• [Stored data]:
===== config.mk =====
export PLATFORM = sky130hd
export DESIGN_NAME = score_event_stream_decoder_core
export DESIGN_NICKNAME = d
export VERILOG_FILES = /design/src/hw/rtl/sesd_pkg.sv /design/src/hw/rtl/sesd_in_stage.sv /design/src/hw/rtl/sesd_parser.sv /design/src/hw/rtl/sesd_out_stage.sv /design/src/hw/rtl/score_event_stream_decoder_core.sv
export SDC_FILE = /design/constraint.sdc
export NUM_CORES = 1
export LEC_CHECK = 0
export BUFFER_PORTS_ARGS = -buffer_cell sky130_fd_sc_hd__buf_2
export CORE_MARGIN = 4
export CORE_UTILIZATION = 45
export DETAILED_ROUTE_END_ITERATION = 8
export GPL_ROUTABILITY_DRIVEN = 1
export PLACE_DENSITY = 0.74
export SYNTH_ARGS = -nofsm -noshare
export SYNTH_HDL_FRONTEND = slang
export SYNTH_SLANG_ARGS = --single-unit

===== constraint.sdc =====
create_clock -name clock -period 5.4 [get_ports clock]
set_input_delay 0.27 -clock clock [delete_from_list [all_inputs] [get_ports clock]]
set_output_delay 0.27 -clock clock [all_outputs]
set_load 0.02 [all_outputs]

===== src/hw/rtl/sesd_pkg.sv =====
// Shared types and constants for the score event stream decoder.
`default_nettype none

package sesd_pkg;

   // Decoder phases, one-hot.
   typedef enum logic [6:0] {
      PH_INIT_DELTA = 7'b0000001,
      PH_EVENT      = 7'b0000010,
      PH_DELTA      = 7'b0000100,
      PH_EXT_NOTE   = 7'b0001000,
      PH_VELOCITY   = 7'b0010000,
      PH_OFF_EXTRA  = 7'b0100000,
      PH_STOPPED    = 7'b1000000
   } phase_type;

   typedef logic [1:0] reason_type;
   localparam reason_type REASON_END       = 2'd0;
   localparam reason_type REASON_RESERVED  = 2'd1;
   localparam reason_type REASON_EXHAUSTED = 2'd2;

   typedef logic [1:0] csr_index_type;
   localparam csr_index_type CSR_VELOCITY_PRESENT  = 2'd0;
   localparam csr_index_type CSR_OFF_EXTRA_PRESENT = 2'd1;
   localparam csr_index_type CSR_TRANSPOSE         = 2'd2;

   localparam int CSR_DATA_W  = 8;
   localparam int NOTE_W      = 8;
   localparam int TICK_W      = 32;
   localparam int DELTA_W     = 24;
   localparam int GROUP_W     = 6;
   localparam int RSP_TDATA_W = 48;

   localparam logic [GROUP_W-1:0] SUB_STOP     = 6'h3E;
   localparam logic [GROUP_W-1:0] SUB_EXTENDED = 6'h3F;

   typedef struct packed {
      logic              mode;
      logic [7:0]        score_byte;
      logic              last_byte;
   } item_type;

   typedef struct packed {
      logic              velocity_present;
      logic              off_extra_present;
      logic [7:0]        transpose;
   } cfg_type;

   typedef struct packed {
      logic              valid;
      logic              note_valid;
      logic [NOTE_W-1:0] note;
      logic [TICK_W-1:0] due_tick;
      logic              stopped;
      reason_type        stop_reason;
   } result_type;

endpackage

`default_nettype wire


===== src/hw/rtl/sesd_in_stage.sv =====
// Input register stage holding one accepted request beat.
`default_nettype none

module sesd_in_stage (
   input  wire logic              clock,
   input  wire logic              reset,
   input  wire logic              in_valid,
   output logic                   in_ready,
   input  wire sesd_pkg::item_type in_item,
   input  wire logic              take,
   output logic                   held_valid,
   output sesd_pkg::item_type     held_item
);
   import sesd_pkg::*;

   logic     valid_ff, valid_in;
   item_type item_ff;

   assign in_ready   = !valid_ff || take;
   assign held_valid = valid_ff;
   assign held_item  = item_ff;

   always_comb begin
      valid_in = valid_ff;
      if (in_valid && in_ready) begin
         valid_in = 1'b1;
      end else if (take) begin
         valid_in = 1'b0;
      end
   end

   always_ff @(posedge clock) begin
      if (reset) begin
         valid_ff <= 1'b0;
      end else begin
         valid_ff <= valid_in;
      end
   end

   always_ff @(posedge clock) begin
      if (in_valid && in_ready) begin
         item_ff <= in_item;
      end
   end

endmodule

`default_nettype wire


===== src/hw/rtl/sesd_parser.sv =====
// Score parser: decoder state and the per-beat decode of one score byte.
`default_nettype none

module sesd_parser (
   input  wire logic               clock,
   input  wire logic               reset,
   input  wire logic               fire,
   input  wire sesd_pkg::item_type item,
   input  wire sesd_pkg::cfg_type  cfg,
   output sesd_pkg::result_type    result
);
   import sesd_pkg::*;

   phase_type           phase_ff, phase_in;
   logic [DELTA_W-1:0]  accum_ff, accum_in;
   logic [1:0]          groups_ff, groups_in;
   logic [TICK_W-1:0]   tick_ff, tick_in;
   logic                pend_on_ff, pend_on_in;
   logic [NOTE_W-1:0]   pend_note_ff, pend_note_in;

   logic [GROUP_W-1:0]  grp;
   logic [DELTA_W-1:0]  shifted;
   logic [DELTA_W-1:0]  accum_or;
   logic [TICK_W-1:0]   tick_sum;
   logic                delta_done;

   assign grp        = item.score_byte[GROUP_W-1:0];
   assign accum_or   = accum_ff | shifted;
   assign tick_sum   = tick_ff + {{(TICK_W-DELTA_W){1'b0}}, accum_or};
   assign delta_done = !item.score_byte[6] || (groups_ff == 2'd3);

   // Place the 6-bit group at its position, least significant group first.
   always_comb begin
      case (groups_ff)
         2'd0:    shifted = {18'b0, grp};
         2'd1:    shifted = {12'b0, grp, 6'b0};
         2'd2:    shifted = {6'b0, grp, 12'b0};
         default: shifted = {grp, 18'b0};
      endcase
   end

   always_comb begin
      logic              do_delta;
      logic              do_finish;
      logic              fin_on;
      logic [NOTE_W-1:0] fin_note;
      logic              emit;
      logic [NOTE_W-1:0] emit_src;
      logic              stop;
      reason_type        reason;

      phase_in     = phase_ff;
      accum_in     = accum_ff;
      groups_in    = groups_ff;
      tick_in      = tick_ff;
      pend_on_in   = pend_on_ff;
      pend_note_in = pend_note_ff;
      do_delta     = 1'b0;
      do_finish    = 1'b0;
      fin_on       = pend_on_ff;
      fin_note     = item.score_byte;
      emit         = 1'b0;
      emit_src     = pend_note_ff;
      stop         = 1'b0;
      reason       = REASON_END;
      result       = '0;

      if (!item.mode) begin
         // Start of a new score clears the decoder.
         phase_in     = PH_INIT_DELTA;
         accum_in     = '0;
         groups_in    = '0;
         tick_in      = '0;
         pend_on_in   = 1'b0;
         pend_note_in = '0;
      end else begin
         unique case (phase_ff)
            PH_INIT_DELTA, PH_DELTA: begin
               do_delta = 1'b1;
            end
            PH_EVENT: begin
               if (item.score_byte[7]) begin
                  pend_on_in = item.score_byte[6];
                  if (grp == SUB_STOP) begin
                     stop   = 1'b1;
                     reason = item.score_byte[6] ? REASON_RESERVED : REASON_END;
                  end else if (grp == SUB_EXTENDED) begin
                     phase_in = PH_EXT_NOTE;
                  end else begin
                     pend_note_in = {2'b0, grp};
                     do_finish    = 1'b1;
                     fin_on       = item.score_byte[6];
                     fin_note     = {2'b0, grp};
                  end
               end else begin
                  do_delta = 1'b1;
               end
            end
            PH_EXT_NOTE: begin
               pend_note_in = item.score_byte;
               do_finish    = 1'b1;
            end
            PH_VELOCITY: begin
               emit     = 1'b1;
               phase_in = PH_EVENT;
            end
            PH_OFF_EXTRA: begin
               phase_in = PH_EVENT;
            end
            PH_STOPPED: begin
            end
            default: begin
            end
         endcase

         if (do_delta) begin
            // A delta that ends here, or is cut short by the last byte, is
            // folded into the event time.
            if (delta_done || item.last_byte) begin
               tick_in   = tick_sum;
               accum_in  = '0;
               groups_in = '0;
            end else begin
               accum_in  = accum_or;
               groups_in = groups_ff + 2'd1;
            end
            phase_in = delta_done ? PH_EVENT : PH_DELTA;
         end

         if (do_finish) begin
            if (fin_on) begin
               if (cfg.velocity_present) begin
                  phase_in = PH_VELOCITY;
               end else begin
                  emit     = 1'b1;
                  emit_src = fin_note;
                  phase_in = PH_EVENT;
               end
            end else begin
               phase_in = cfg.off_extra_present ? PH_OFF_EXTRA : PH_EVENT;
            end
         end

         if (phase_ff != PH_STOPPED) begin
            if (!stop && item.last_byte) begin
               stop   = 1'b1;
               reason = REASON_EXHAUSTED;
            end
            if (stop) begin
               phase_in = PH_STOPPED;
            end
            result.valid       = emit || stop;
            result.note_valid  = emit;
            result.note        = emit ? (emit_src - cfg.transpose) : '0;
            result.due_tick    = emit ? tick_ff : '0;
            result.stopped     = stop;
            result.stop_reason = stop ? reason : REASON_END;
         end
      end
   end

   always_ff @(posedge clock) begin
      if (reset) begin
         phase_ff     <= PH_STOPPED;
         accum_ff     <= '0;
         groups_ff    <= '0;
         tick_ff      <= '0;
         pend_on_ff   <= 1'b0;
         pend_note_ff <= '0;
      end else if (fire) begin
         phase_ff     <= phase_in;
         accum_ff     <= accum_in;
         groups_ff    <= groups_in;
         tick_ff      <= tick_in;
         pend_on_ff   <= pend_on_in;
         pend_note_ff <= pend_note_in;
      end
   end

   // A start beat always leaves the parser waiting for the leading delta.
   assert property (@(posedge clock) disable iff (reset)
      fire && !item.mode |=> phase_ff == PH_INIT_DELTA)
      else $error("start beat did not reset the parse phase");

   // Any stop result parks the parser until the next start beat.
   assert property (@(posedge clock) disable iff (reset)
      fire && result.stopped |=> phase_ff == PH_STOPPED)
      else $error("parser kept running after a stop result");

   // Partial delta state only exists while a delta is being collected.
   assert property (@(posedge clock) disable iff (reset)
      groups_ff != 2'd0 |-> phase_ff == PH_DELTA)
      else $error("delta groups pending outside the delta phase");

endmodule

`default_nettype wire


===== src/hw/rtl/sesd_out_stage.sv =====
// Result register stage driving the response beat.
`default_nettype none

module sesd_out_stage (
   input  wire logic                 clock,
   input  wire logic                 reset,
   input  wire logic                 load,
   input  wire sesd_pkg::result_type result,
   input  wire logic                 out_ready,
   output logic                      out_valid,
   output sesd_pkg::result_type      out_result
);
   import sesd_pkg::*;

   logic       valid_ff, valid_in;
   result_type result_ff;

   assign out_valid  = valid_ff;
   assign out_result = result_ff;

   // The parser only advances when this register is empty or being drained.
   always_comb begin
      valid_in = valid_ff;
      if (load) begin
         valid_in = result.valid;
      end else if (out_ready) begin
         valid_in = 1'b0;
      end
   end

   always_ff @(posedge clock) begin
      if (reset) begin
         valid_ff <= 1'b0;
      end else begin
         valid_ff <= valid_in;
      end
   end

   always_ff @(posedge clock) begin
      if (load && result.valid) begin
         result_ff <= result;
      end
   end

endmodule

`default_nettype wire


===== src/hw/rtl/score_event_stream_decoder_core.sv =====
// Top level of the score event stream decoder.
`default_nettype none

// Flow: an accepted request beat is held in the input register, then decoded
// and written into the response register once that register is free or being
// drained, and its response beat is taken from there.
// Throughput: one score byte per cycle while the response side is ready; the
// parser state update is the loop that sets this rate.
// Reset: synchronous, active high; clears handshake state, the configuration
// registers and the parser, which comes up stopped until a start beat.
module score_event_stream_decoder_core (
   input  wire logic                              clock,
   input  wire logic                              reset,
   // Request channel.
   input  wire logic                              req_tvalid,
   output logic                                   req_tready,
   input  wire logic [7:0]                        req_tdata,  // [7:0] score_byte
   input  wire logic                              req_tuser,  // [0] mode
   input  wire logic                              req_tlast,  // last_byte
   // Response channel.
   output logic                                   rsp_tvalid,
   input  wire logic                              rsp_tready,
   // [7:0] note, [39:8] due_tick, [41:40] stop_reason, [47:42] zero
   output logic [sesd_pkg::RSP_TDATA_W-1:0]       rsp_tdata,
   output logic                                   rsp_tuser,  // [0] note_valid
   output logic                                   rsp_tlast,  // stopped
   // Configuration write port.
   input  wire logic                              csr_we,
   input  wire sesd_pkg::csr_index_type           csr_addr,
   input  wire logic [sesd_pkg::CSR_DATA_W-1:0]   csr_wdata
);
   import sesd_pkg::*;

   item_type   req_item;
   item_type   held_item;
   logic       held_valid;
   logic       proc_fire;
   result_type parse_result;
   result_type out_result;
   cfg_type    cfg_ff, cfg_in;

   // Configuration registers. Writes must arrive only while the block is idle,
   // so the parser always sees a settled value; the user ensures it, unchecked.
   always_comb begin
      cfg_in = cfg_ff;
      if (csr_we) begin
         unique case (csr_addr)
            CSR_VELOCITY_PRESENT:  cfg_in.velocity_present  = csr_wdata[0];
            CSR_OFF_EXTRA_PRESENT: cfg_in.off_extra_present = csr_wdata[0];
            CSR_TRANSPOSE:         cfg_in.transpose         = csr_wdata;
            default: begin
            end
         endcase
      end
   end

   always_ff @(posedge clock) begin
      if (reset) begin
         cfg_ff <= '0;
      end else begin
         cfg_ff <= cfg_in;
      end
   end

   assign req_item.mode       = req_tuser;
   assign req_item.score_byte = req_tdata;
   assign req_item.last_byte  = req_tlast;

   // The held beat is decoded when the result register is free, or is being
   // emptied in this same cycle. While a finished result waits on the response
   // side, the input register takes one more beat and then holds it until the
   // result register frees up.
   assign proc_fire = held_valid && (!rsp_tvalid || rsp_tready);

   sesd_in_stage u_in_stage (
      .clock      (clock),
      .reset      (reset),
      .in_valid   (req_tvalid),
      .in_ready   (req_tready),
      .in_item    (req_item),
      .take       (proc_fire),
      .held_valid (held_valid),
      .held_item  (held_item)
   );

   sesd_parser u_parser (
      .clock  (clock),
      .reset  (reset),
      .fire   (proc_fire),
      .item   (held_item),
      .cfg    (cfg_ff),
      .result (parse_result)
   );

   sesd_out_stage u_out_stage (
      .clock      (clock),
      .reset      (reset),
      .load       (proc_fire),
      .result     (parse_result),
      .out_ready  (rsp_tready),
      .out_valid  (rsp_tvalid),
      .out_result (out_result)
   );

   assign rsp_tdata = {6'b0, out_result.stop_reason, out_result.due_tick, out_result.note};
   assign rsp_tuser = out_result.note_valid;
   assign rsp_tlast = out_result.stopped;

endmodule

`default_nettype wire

• [EXERCISE DETAILS]:
Only lines with the word "this" are needed. Copy them from the preceding records.

• [OUTPUT]:
   // The parser only advances when this register is empty or being drained.
// parser state update is the loop that sets this rate.
   // emptied in this same cycle. While a finished result waits on the response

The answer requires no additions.